## [ENTRIES SUPPLIED]
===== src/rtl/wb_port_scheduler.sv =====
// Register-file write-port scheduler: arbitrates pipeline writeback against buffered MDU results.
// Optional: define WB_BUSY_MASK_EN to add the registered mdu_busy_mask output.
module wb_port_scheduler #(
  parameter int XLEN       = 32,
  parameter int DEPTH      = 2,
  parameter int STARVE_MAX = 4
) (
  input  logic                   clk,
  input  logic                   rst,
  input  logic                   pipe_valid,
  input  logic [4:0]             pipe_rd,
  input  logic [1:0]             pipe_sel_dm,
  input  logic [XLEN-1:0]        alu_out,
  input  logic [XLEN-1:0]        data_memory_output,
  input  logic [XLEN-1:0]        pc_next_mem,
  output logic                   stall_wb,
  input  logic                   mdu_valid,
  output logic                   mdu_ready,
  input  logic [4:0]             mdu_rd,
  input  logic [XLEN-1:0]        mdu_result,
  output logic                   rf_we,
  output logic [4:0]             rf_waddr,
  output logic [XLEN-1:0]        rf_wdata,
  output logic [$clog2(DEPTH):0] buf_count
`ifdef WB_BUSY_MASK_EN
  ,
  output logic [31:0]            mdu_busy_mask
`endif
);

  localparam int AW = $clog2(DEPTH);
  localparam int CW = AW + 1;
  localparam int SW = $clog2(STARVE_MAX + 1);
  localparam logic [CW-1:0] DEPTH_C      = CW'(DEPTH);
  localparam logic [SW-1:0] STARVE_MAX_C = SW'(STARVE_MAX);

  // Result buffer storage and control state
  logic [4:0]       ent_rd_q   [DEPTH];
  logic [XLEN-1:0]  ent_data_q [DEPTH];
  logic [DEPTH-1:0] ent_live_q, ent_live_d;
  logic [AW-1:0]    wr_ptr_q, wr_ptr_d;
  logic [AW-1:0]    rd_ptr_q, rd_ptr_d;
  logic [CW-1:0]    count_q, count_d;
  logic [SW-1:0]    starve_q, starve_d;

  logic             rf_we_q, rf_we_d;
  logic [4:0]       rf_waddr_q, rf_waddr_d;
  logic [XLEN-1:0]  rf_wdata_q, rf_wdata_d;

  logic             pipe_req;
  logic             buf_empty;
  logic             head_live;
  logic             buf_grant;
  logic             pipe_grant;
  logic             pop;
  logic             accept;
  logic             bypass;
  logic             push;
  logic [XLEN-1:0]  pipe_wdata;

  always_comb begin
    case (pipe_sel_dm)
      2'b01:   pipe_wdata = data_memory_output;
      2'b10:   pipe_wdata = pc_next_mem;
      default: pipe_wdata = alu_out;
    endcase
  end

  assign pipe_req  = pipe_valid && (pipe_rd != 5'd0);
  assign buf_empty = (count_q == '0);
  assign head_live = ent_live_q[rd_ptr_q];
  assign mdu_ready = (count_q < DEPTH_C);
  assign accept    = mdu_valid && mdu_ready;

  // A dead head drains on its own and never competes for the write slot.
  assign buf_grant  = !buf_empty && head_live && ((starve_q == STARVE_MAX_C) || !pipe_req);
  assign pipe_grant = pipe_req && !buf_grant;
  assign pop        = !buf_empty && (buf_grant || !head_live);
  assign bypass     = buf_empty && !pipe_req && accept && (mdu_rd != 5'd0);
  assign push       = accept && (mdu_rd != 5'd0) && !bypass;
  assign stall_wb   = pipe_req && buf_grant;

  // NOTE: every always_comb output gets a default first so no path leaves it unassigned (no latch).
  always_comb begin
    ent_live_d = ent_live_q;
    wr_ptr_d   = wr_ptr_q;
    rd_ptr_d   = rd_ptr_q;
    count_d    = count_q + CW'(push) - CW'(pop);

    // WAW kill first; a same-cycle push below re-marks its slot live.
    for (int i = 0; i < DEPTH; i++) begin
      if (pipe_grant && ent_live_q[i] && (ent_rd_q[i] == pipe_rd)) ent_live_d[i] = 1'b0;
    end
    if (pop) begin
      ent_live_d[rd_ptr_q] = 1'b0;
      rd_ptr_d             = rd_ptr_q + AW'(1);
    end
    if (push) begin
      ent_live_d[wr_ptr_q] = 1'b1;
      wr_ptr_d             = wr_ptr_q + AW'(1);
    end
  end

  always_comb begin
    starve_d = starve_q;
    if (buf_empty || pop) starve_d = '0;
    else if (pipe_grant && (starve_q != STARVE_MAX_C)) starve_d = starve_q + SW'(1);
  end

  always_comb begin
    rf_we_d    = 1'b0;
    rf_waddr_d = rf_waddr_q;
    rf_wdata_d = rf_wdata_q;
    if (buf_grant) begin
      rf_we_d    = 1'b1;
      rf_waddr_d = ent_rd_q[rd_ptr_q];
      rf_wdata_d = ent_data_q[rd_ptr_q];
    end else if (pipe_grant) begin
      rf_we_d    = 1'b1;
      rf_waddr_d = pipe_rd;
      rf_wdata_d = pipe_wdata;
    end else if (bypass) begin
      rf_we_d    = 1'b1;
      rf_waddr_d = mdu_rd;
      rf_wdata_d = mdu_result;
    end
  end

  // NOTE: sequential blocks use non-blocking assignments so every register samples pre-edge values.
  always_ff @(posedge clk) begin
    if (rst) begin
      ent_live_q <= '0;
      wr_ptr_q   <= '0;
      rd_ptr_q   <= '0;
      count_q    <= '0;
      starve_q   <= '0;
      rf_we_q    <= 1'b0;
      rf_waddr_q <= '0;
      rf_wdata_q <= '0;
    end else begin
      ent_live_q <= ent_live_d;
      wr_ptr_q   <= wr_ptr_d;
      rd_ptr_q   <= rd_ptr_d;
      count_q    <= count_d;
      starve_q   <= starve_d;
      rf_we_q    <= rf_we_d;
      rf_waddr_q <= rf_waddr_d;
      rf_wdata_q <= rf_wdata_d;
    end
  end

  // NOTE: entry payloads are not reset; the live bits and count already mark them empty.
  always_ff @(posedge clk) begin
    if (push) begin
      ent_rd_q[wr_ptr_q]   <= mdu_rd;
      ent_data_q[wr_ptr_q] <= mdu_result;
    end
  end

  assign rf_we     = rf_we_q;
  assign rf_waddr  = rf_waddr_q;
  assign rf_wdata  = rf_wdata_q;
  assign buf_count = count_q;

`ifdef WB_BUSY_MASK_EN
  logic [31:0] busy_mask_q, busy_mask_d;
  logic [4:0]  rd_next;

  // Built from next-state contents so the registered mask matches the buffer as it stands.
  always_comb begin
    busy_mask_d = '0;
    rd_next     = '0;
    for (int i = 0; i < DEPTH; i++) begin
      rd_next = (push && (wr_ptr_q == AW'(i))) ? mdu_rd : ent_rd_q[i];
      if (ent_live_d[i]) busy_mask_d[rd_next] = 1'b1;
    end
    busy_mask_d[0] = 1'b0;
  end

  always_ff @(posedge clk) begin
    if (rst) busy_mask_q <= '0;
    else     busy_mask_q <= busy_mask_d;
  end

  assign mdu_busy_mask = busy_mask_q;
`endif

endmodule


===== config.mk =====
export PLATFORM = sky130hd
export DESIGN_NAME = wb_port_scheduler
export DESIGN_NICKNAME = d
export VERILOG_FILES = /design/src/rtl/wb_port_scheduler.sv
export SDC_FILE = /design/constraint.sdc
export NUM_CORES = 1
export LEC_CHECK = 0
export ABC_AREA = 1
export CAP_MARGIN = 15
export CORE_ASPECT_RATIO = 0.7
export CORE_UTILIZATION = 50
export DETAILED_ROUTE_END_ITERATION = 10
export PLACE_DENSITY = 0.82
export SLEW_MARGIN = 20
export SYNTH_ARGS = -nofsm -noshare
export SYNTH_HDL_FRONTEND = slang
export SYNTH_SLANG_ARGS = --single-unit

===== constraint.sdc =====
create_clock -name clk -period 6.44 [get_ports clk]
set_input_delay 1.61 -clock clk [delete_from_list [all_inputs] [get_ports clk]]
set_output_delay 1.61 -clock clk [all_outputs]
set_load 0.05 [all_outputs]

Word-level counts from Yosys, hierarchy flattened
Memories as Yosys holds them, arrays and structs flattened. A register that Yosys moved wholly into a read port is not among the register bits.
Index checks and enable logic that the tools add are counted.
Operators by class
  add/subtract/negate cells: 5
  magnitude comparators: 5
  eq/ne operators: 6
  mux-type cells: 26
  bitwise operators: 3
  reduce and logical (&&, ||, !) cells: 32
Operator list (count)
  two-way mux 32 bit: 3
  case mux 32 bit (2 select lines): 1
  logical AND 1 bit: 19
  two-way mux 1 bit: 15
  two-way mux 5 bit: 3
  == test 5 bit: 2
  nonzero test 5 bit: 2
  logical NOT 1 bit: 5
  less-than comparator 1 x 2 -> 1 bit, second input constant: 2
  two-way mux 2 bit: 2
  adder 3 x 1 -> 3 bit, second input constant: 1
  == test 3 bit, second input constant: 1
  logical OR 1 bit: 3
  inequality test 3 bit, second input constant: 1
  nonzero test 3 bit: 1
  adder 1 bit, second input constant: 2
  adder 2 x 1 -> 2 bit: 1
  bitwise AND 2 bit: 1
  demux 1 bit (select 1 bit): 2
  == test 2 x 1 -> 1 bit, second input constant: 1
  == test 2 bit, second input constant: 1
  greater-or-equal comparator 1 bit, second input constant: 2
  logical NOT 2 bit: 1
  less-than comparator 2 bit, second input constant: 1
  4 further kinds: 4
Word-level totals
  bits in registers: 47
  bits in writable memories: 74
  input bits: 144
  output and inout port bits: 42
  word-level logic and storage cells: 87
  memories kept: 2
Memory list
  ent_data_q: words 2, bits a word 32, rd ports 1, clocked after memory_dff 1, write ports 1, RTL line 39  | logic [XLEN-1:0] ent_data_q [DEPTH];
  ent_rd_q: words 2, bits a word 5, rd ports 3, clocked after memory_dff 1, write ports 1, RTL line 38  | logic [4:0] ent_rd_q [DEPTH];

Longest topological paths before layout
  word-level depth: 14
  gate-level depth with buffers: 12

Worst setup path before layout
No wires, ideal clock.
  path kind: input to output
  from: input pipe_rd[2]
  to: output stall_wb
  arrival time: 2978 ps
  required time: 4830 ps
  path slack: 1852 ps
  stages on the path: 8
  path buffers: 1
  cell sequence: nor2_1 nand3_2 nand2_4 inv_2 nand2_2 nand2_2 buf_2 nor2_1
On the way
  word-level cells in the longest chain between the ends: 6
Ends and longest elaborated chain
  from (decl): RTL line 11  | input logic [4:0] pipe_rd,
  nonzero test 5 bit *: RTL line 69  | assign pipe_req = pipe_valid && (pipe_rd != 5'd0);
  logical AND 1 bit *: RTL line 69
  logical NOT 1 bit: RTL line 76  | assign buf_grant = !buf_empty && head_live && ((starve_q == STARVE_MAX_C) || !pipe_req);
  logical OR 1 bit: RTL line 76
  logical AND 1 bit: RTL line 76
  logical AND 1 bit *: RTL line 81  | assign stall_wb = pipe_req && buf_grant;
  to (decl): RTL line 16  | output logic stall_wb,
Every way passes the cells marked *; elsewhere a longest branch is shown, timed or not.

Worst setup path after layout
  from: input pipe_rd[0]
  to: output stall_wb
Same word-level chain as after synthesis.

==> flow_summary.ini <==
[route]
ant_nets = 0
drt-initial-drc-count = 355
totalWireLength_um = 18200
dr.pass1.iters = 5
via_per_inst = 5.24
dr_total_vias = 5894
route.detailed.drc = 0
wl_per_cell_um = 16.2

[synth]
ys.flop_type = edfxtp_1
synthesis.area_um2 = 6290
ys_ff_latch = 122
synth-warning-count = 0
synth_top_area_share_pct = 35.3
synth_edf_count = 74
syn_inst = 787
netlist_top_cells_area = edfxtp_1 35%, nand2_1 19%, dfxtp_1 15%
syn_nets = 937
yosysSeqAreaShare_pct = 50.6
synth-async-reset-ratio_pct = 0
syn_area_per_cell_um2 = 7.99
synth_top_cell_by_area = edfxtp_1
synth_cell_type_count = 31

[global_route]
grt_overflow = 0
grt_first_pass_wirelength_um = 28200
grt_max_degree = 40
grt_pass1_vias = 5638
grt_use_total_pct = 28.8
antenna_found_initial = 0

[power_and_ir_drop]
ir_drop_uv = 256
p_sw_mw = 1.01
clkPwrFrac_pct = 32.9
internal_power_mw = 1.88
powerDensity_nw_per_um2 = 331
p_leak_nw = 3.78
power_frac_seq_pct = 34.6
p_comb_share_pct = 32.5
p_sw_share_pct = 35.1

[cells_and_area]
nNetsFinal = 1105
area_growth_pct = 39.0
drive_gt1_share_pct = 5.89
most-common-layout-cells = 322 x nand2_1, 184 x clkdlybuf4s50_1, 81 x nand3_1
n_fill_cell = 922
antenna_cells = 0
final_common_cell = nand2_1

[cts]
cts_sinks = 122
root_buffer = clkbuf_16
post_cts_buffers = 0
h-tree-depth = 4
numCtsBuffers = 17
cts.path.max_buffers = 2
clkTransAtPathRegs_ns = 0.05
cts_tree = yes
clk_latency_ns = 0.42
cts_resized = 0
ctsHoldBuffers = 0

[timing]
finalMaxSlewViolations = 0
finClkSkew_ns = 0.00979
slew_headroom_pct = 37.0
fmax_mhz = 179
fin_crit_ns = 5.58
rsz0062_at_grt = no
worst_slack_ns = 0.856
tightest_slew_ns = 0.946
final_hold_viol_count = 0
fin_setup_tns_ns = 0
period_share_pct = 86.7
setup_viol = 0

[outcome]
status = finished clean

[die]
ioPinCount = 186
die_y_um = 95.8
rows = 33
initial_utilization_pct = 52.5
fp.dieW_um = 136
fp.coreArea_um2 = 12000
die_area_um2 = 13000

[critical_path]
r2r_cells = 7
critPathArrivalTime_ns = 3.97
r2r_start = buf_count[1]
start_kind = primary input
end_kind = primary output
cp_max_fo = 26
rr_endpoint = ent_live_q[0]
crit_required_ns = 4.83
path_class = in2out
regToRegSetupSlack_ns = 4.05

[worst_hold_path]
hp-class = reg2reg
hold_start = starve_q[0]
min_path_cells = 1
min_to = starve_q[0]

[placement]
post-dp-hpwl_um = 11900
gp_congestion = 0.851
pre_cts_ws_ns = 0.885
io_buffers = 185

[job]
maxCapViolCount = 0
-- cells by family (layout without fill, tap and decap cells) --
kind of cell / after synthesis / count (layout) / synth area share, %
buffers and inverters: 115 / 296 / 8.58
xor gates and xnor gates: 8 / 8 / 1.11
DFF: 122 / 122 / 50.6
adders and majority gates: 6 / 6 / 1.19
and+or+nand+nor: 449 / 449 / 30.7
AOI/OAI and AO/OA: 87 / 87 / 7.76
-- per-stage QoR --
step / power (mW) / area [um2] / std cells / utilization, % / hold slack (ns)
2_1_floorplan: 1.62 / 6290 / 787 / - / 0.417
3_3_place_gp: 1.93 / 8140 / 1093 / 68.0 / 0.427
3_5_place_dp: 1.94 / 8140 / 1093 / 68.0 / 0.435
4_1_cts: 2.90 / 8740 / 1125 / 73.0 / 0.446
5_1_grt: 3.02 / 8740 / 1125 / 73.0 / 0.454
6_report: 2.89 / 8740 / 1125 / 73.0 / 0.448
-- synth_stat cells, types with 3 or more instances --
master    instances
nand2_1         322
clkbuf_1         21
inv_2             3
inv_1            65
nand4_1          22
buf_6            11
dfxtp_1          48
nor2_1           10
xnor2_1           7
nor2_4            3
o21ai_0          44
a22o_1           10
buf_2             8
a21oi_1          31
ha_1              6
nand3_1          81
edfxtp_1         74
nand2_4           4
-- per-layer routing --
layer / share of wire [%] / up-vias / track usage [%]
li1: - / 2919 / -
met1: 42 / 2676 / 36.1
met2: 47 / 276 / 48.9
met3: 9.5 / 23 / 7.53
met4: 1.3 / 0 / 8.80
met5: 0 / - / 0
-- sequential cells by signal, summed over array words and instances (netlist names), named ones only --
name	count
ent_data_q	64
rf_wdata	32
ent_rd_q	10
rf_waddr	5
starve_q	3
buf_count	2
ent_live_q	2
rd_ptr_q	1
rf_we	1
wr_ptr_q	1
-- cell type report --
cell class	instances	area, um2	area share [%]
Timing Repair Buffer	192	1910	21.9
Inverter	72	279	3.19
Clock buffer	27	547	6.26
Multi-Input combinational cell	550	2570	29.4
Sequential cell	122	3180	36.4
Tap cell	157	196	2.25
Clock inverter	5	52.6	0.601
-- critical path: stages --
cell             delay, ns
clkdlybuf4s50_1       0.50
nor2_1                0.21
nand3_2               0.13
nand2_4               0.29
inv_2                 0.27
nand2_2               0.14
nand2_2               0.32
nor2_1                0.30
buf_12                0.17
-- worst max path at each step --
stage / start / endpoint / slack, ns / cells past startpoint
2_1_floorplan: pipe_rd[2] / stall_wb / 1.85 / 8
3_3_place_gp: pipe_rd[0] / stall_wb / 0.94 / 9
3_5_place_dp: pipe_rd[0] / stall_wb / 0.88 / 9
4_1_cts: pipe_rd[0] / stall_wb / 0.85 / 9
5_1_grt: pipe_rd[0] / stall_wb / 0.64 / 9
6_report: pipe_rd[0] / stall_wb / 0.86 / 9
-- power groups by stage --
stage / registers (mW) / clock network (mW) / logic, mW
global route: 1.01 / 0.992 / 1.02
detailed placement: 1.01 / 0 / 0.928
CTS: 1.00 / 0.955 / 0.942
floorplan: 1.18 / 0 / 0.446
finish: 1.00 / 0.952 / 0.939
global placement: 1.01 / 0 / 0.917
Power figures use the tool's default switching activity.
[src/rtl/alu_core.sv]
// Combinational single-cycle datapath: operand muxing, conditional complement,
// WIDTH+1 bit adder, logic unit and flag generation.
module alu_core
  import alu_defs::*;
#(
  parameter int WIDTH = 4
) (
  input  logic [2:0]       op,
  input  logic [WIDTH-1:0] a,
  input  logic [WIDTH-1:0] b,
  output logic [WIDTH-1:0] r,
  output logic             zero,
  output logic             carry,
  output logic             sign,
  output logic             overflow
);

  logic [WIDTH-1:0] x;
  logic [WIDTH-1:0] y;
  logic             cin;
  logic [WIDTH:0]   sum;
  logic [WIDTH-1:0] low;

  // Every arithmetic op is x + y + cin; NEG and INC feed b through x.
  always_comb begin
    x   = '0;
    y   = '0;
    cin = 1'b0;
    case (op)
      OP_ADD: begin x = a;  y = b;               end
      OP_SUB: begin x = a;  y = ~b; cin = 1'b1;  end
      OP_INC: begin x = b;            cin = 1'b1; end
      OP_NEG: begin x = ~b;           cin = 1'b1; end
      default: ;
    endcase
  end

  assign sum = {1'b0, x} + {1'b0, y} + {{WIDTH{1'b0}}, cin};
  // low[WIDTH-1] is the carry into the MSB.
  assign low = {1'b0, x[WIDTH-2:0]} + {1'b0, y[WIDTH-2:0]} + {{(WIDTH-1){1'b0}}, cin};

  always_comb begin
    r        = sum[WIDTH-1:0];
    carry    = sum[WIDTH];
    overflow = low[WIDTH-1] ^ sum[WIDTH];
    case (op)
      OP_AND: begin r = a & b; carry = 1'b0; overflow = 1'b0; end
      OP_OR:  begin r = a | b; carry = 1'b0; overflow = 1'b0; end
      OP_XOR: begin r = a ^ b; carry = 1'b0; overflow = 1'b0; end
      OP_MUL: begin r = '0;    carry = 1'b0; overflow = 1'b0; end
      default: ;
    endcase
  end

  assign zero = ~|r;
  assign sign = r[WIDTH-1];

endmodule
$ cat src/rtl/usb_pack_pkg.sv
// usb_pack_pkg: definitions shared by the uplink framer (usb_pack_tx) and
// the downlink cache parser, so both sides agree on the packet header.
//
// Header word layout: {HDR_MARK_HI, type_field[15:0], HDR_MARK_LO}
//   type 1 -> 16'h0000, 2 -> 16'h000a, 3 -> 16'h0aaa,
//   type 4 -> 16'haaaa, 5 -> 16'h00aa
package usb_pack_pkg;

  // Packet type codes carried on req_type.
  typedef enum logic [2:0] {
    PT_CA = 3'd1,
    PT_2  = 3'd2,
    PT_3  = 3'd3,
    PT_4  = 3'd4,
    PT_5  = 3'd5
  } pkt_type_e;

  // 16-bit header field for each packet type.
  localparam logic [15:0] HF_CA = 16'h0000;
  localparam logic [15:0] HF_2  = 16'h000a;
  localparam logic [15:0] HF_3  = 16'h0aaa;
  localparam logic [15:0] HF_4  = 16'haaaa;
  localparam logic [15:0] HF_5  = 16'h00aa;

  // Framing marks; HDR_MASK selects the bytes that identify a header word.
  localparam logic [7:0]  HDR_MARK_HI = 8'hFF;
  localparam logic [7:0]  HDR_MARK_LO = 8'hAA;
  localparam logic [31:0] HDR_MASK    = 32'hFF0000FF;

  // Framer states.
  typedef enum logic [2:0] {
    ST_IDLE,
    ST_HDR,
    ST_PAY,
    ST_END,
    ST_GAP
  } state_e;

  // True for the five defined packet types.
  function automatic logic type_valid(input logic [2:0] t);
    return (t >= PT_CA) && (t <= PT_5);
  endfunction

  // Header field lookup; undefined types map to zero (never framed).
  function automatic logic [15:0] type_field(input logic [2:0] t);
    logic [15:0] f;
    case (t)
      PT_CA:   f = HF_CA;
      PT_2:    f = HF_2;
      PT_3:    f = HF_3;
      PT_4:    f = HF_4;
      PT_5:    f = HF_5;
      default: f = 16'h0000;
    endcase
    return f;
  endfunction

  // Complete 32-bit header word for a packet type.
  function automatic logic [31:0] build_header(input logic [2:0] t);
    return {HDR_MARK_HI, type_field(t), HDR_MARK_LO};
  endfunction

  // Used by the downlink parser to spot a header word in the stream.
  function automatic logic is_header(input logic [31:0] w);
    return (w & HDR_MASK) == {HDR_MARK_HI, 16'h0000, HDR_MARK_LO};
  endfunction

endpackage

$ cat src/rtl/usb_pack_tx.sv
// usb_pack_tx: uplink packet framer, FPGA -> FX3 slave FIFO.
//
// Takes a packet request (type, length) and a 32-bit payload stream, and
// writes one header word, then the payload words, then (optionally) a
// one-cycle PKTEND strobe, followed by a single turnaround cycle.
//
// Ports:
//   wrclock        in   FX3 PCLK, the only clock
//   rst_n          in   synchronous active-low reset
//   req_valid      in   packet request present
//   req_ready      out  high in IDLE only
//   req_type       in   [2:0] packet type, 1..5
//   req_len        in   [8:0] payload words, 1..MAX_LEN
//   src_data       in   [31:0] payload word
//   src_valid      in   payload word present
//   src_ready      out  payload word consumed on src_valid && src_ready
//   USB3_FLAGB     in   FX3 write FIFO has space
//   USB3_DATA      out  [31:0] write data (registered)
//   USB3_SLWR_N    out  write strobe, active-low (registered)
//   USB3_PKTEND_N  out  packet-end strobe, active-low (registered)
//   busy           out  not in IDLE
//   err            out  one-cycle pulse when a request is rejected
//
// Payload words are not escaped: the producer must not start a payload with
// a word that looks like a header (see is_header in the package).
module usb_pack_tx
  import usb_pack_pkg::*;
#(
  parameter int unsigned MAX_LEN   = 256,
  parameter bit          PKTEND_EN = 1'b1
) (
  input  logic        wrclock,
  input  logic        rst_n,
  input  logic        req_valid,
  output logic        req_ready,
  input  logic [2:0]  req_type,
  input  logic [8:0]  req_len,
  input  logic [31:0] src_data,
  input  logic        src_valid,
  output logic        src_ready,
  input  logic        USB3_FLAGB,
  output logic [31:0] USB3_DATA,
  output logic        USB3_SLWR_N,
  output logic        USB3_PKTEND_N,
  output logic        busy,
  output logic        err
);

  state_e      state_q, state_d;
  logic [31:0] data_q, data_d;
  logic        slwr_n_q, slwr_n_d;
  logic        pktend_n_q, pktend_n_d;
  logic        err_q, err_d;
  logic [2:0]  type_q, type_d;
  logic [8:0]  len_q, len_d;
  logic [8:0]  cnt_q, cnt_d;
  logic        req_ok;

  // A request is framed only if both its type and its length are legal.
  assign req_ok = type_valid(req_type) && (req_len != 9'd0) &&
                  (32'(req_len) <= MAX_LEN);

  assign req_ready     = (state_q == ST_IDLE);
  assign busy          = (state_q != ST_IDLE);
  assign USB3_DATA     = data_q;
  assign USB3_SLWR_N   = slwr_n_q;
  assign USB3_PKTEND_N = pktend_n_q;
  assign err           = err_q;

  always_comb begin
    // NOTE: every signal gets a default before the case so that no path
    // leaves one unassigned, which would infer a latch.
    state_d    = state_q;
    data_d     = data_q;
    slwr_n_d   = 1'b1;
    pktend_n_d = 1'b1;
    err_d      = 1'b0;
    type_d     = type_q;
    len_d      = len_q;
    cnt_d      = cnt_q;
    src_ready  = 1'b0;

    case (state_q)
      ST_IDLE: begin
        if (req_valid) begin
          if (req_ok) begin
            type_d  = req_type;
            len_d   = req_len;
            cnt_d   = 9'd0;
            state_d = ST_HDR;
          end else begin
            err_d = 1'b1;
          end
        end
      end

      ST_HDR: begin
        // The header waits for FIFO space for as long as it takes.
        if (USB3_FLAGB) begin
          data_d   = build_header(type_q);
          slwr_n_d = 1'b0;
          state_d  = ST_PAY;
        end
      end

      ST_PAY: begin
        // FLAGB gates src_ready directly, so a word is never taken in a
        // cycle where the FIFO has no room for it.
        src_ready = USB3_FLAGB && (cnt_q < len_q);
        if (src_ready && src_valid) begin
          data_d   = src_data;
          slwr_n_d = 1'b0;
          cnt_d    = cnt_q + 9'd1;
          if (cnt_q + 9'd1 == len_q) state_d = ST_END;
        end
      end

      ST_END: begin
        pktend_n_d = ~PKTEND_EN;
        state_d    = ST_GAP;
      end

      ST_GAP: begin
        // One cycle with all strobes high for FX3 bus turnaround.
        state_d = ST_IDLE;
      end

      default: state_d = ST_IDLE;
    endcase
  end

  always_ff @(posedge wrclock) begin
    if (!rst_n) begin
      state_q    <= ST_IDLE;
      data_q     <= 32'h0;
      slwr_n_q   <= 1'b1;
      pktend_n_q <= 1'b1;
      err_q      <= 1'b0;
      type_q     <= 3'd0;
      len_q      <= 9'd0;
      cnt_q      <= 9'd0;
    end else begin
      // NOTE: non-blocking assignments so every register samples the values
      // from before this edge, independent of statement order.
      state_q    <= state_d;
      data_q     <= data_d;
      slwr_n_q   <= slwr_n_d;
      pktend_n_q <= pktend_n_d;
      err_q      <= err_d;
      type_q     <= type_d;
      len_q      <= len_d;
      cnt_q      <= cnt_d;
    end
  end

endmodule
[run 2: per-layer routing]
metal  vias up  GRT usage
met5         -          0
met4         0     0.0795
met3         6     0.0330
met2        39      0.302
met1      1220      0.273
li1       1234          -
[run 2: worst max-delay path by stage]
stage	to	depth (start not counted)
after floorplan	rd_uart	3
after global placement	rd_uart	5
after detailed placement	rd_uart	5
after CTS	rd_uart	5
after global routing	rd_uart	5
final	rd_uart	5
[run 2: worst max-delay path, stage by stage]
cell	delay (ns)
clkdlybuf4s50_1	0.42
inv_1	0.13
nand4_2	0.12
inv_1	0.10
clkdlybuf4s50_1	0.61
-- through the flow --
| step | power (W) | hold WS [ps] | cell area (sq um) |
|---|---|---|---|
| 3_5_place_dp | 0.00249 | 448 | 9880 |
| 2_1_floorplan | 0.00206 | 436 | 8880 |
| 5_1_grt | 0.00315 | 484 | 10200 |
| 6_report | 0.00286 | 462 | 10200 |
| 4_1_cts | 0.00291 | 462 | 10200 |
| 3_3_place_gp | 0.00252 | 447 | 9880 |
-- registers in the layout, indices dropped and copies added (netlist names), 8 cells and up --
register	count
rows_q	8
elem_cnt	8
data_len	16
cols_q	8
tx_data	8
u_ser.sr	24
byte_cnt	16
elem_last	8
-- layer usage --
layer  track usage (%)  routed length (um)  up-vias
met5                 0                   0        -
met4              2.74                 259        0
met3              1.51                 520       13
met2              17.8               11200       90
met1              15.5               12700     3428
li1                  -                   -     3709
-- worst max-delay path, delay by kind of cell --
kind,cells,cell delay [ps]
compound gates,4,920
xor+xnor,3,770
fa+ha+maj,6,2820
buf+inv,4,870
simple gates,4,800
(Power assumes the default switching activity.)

## [ASSIGNED TASK]
The expected answer is one number: the count of lines in the listing that include the string "downlink".

## [SOLUTION TO THE PROBLEM]
2